• **TO DO**:
Read through the data and count the lines that contain the string "assign"; give only the result.

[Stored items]

┄┄┄┄┄┄

$ cat config.mk
export PLATFORM = sky130hd
export DESIGN_NAME = unpool_stage
export DESIGN_NICKNAME = d
export VERILOG_FILES = /design/src/design/seg_pkg.sv /design/src/design/pixel_ram.sv /design/src/design/unpool_stage.sv
export VERILOG_INCLUDE_DIRS = /design/src /design/src/design
export SDC_FILE = /design/constraint.sdc
export NUM_CORES = 1
export LEC_CHECK = 0
export BUFFER_PORTS_ARGS = -buffer_cell sky130_fd_sc_hd__buf_2
export CAP_MARGIN = 30
export CORE_MARGIN = 2
export CORE_UTILIZATION = 60
export DETAILED_ROUTE_END_ITERATION = 8
export GPL_TIMING_DRIVEN = 0
export MAX_ROUTING_LAYER = met4
export PLACE_DENSITY = 0.78
export SLEW_MARGIN = 30
export SYNTH_ARGS = -nofsm -noshare
export SYNTH_HDL_FRONTEND = slang
export SYNTH_HIERARCHICAL = 1
export SYNTH_SLANG_ARGS = --single-unit
$ cat constraint.sdc
create_clock -name clock -period 7.55 [get_ports clock]
set_input_delay 0.755 -clock clock [delete_from_list [all_inputs] [get_ports clock]]
set_output_delay 0.755 -clock clock [all_outputs]
set_load 0.01 [all_outputs]
$ cat src/design/seg_params.svh
// Frame geometry, score format, class count and pipeline latency
// for the streaming class labeller

`ifndef SEG_PARAMS_SVH
`define SEG_PARAMS_SVH

// Frame size in pixels
`define SEG_WIDTH 8
`define SEG_HEIGHT 8

// Signed class score width
`define SEG_SCORE_W 13

// Number of classes per pixel
`define SEG_CLASSES 4

// Input strobe to output strobe
// Skip and pooled-frame RAM read (1) plus the class_select pipeline (3)
`define SEG_LATENCY 4

`endif

$ cat src/design/seg_pkg.sv
// Shared types for the labeller: scores, labels and pixel coordinates

`include "seg_params.svh"

package seg_pkg;

    localparam int SCORE_W     = `SEG_SCORE_W;
    localparam int LABEL_W     = $clog2(`SEG_CLASSES);
    localparam int HCNT_W      = $clog2(`SEG_WIDTH);
    localparam int VCNT_W      = $clog2(`SEG_HEIGHT);
    localparam int HALF_HCNT_W = $clog2(`SEG_WIDTH / 2);
    localparam int HALF_VCNT_W = $clog2(`SEG_HEIGHT / 2);

    typedef logic signed [SCORE_W-1:0] score_t;

    // One score per class, class 0 in the low bits
    typedef struct packed {
        score_t [`SEG_CLASSES-1:0] cls;
    } scores_t;

    typedef logic [LABEL_W-1:0] label_t;
    typedef logic [HCNT_W-1:0]  hcnt_t;
    typedef logic [VCNT_W-1:0]  vcnt_t;

    typedef struct packed {
        vcnt_t vcnt;
        hcnt_t hcnt;
    } pos_t;

    // Coordinates at half resolution
    typedef struct packed {
        logic [HALF_VCNT_W-1:0] vcnt;
        logic [HALF_HCNT_W-1:0] hcnt;
    } half_pos_t;

endpackage

$ cat src/design/pixel_ram.sv
// Single-clock memory with read-first behaviour and a typed payload

`timescale 1ns/1ps

module pixel_ram #(
    parameter type payload_t = logic [7:0],
    parameter int  DEPTH     = 16
) (
    input  logic                     clock,
    input  logic                     write_enable,
    input  logic [$clog2(DEPTH)-1:0] write_addr,
    input  payload_t                 write_data,
    input  logic [$clog2(DEPTH)-1:0] read_addr,
    output payload_t                 read_data
);

    payload_t mem [DEPTH];

    // Same-address access returns the old word
    always_ff @(posedge clock) begin
        if (write_enable) begin
            mem[write_addr] <= write_data;
        end
        read_data <= mem[read_addr];
    end

    // Address from the caller's linearised coordinates must fit the array
    a_write_in_range : assert property (
        @(posedge clock) write_enable |-> (int'(write_addr) < DEPTH)
    ) else $error("pixel_ram write address %0d beyond depth %0d", write_addr, DEPTH);

endmodule

$ cat src/design/unpool_stage.sv
// Pooled-frame store and nearest-neighbour upsampling read
// at the half position of the incoming pixel

`timescale 1ns/1ps
`include "seg_params.svh"

module unpool_stage import seg_pkg::*; (
    input  logic      clock,
    input  logic      pool_enable,
    input  half_pos_t pool_pos,
    input  scores_t   pool_scores,
    input  pos_t      in_pos,
    output scores_t   up_scores
);

    localparam int HALF_W = `SEG_WIDTH / 2;
    localparam int DEPTH  = HALF_W * (`SEG_HEIGHT / 2);
    localparam int ADDR_W = $clog2(DEPTH);

    half_pos_t          read_pos;
    logic [ADDR_W-1:0]  write_addr;
    logic [ADDR_W-1:0]  read_addr;

    // Every pixel of a 2x2 block maps to the same pooled entry
    assign read_pos.vcnt = in_pos.vcnt[VCNT_W-1:1];
    assign read_pos.hcnt = in_pos.hcnt[HCNT_W-1:1];

    // Row-major half-resolution address
    assign write_addr = ADDR_W'(int'(pool_pos.vcnt) * HALF_W + int'(pool_pos.hcnt));
    assign read_addr  = ADDR_W'(int'(read_pos.vcnt) * HALF_W + int'(read_pos.hcnt));

    // A block is rewritten only after its last read in the frame,
    // so reads return the previous frame
    pixel_ram #(
        .payload_t (scores_t),
        .DEPTH     (DEPTH)
    ) pooled_frame (
        .clock        (clock),
        .write_enable (pool_enable),
        .write_addr   (write_addr),
        .write_data   (pool_scores),
        .read_addr    (read_addr),
        .read_data    (up_scores)
    );

endmodule

==> impl_metrics.json <==
{
  "final_cells": 2376,
  "first_global_vias": 16500,
  "final_hold_viol_count": 0,
  "clk_latency_ns": 0.62,
  "crit_fanout": 8,
  "period_needed_ns": 2.57,
  "area_growth_pct": 17.1,
  "clkTransAtPathRegs_ns": 0.07,
  "yosys_warnings": 6,
  "maxSlewHeadroom_pct": 38.4,
  "synth_edf_count": 832,
  "p_total_mw": 10.3,
  "drtIter0Drc": 1915,
  "place_congestion": 0.738,
  "dp_worst_setup_slack_ns": 4.39,
  "synthAdderAreaFrac_pct": 0,
  "netlist_top_cells_count": "edfxtp_1, mux4_2, a22oi_1",
  "wire_per_inst_um": 32.0,
  "chipHeight_um": 236,
  "avgSynthCellArea_um2": 24.0,
  "synthXorXnorAreaFrac_pct": 0,
  "whs_path_depth": 1,
  "synth_top_area_share_pct": 77.6,
  "die_w_um": 236,
  "whs_ns": 0.502,
  "min_from": "pool_scores[5]",
  "yosysMostFrequentCell": "edfxtp_1",
  "synth_nets": 1408,
  "start_util_pct": 60.9,
  "drt_pass1_iterations": 6,
  "numPortBuffers": 111,
  "core_um2": 52900,
  "postCtsSetupBuffers": 0,
  "cp-startpoint": "pool_pos[2]",
  "slew_viol_final": 0,
  "synth-simple-area-share_pct": 1.02,
  "status": "finished clean",
  "async_reset_ff_share_pct": 0,
  "cap_violations": 0,
  "synth_top_flop_cell": "edfxtp_1",
  "io_pins": 116,
  "dp.cells": 2215,
  "nFillCells": 2926,
  "grt_pass1_wl_mm": 111,
  "clock_tree.root_cell": "clkbuf_16",
  "synth_compound_area_share_pct": 2.42,
  "dieArea_um2": 55600,
  "grt_max_degree": 18,
  "startpoint_type": "input port",
  "yosys-top-cells-area": "edfxtp_1, mux4_2, dfxtp_1",
  "fmax_ghz": 0.389,
  "power_density_nw_per_um2": 272,
  "cp-end-kind": "flop",
  "avgViaCountPerCell": 6.74,
  "ff2ff_path_depth": 3,
  "seq_area_frac_synth_pct": 80.8,
  "grt-ovfl-total": 0,
  "rr_endpoint": "pooled_frame/read_data[6]",
  "reg2reg_from": "pooled_frame/mem[1][6]",
  "cts_sinks": 884,
  "clk_path_buf_depth": 3,
  "cts_tree": "done",
  "irDropWorstVdd_mv": 0.187,
  "worst-setup-path-type": "in2reg",
  "reg2reg_slack_ns": 6.03,
  "clock_skew_ns": 0.0223,
  "wirelength_mm": 76.1,
  "setup_ws_ns": 4.98,
  "rsz0062_at_grt": "no",
  "drc": 0,
  "p_leak_nw": 12.3,
  "track_usage_pct": 28.9,
  "numCtsBuffers": 85,
  "setup_viol": 0,
  "synth.distinct_cells": 17,
  "synth_top_family_by_area": "multiplexers",
  "hold_end": "pooled_frame/mem[7][5]",
  "hp-class": "in2reg",
  "cts_resized": 0,
  "hpwl_mm": 46.1,
  "ys_ff_latch": 884,
  "netlist_area_um2": 32200,
  "synth.area.mux_share_pct": 14.5,
  "vias": 16000,
  "antenna_found_initial": 7,
  "postCtsHoldBufs": 0,
  "fin_nets": 1678,
  "num_rows": 84,
  "synth_cells": 1344,
  "cp.required_ns": 7.87,
  "fin_setup_tns_ns": 0,
  "yosysTopAreaCell": "edfxtp_1",
  "htreeDepth": 3,
  "drive_gt1_share_pct": 33.5,
  "crit_arrival_ns": 2.89,
  "fin_crit_sh_pct": 34.1,
  "tightest_slew_ns": 0.924,
  "drtAntennaViolNets": 0
}
per-stage QoR:
stage          utilization [%]  area (µm²)
2_1_floorplan                -       32200
4_1_cts                   71.3       37700
5_1_grt                   71.3       37700
6_report                  71.3       37700
3_5_place_dp              66.1       35000
3_3_place_gp              63.6       33600
cells by family after synthesis:
family                 count (synthesis)
DFF                                  884
AOI/OAI and AO/OA                    104
and+or+nand+nor                       79
muxes                                208
buffers and inverters                 69
critical path: stages:
cell and delay [ns]:
buf_2 0.12, or3b_2 0.59, nor3_2 0.64, buf_4 0.33, buf_4 0.23, buf_4 0.21
cell type report:
cell class	instances	area [µm²]	share of cell area (%)
clock inverters	37	415	1.10
clock buffers	116	2330	6.17
plain buffers	69	398	1.05
repair buffers	183	1770	4.69
flip-flops and latches	884	26000	69.0
multi-input cells	391	5900	15.7
diodes	8	20.0	0.0531
well taps	688	861	2.28
worst max path at each step:
stage / end / slack, ns / depth (start not counted)
after CTS: pooled_frame/mem[0][43] / 5.05 / 6
final: pooled_frame/mem[0][41] / 4.98 / 6
after global routing: pooled_frame/mem[0][41] / 4.93 / 6
after floorplan: pooled_frame/mem[0][0] / 2.21 / 2
after global placement: pooled_frame/mem[0][35] / -1.79 / 3
after detailed placement: pooled_frame/mem[0][41] / 4.39 / 6
layer usage:
| metal | share of wire, % | GRT usage [%] | routed length [µm] |
|---|---|---|---|
| met5 | 0 | - | 0 |
| met4 | 2.6 | 8.98 | 2000 |
| met3 | 11 | 5.92 | 8040 |
| met2 | 51 | 45.5 | 38500 |
| met1 | 36 | 38.9 | 27600 |
power breakdown:
group / total [mW] / internal [mW] / switching (mW)
registers: 5.52 / 5.49 / 0.0353
clock network: 4.20 / 2.46 / 1.74
logic: 0.533 / 0.215 / 0.318
total: 10.3 / 8.16 / 2.09
state kept, by name (all words and copies together) (netlist names):
signal,count
pooled_frame/read_data,52
pooled_frame/mem,832
layout by cell type, fill, tap and decap left out, drive strengths merged:
master	synthesis	routed
mux4	208	208
buf	38	221
clkbuf	31	147
nand2b	2	2
clkinv	0	23
nand3b	2	2
a22oi	104	104
nor2b	2	2
or3b	1	1
inv	0	1
nor3	4	4
edfxtp	832	832
clkinvlp	0	4
diode	0	8
nor2	13	13
bufinv	0	9
nand2	53	53
and2	1	1
nand3	1	1
dfxtp	52	52
Power figures use the tool's default switching activity.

┄┄┄┄┄┄

• **EXERCISE OUTPUT**:
4